| Work task |
Beginning with the line that holds "0.032 | 0.05 |", please retype each line through the end of the listing below, both ends included, and nothing more.

| Record set |
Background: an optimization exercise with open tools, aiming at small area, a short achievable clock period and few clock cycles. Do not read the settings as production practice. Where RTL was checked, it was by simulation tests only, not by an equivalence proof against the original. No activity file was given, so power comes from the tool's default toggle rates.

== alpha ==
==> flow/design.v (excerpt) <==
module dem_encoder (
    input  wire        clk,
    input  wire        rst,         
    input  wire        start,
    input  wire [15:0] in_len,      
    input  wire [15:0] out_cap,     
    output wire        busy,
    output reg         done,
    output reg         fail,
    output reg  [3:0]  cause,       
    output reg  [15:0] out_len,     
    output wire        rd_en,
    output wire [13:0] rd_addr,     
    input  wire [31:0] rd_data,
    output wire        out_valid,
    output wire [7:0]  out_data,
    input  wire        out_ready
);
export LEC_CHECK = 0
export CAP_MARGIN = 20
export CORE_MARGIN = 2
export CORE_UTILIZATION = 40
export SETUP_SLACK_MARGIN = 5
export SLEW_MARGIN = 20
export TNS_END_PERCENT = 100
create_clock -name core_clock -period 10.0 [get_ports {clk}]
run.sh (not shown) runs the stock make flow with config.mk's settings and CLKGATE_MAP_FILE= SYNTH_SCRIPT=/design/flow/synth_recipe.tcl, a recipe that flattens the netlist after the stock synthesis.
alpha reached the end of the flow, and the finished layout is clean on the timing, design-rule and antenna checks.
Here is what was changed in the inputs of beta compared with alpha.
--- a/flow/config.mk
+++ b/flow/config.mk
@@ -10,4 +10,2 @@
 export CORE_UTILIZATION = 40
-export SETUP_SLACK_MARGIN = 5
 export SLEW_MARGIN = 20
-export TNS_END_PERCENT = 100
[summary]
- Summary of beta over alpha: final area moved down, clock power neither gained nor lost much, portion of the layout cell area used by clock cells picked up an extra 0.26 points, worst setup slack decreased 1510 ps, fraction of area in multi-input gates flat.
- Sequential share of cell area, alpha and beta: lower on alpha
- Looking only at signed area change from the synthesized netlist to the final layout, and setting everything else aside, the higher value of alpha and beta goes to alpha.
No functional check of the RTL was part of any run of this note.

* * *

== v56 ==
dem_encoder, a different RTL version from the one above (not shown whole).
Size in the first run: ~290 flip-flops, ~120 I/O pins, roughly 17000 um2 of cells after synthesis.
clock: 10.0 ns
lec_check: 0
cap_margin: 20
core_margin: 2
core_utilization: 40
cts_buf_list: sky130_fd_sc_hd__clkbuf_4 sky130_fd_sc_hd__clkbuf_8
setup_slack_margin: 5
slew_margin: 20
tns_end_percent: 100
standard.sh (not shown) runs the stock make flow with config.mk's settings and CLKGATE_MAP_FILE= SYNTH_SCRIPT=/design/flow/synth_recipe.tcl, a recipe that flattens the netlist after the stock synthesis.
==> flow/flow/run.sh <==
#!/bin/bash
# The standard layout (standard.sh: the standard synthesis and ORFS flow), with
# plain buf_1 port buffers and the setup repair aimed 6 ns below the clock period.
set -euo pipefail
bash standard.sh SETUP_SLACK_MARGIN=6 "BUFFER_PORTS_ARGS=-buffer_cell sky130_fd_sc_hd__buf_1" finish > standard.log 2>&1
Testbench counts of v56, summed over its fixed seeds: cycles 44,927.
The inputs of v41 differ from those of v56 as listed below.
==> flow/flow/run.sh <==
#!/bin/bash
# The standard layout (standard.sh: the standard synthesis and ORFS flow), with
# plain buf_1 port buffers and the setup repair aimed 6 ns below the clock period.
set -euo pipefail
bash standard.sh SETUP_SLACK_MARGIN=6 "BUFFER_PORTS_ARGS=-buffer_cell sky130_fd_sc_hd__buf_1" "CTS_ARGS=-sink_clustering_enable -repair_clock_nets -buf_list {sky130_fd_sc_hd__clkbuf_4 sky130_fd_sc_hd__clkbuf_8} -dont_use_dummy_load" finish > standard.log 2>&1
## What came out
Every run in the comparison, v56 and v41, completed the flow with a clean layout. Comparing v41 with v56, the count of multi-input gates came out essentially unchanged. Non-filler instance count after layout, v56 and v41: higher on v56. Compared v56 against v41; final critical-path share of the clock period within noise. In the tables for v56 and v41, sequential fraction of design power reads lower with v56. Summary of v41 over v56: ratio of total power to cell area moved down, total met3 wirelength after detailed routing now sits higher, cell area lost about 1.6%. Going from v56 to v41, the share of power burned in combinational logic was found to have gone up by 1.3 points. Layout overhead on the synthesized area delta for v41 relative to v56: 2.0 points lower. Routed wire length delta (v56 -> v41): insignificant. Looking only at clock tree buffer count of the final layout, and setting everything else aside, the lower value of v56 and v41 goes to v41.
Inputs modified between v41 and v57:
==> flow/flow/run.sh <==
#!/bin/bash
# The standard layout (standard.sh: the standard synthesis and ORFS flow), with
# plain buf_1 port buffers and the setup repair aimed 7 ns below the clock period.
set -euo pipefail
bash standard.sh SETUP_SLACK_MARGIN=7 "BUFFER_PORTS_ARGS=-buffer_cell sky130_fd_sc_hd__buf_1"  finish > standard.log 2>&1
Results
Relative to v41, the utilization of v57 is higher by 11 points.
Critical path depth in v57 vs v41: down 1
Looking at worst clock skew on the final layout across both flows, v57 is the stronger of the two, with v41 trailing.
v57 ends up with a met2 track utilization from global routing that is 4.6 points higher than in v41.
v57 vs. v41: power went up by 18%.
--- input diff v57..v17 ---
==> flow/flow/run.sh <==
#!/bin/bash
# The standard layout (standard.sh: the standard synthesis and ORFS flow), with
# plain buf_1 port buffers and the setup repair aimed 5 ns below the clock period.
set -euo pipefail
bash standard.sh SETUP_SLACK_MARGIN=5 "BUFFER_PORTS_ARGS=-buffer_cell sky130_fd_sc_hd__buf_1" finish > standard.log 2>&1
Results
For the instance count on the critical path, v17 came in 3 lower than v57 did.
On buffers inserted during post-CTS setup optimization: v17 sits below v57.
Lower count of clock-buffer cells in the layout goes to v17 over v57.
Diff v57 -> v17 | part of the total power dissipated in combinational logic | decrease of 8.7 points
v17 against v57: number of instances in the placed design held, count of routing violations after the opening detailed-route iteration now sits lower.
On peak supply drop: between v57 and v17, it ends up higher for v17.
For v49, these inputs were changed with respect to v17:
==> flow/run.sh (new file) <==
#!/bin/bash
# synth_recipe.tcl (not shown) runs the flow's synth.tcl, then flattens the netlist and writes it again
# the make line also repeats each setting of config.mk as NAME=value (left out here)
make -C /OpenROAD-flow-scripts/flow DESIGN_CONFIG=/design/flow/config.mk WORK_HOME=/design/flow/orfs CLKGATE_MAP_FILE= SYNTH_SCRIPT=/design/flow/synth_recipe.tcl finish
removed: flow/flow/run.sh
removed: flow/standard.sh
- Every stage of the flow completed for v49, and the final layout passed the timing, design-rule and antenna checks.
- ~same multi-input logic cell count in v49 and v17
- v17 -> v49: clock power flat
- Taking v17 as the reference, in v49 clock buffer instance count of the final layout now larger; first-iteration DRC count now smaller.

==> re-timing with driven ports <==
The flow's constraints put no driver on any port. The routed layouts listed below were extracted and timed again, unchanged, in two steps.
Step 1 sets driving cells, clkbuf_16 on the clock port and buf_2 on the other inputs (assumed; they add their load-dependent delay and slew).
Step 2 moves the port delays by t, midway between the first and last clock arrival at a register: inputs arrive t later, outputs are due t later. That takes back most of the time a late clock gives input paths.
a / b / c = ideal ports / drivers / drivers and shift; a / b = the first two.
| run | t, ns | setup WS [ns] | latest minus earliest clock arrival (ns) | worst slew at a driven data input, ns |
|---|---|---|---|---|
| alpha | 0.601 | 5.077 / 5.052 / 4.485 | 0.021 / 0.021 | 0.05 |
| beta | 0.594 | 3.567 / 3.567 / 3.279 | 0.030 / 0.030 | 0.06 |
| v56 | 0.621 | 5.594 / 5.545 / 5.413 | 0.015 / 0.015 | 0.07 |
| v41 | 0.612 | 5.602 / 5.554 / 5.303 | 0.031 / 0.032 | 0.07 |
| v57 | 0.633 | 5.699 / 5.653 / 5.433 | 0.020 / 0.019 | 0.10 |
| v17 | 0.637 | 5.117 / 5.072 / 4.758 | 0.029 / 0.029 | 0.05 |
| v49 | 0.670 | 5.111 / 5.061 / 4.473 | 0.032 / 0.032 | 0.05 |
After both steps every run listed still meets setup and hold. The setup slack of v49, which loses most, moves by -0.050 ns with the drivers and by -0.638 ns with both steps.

| Written answer |
| v49 | 0.670 | 5.111 / 5.061 / 4.473 | 0.032 / 0.032 | 0.05 |
After both steps every run listed still meets setup and hold. The setup slack of v49, which loses most, moves by -0.050 ns with the drivers and by -0.638 ns with both steps.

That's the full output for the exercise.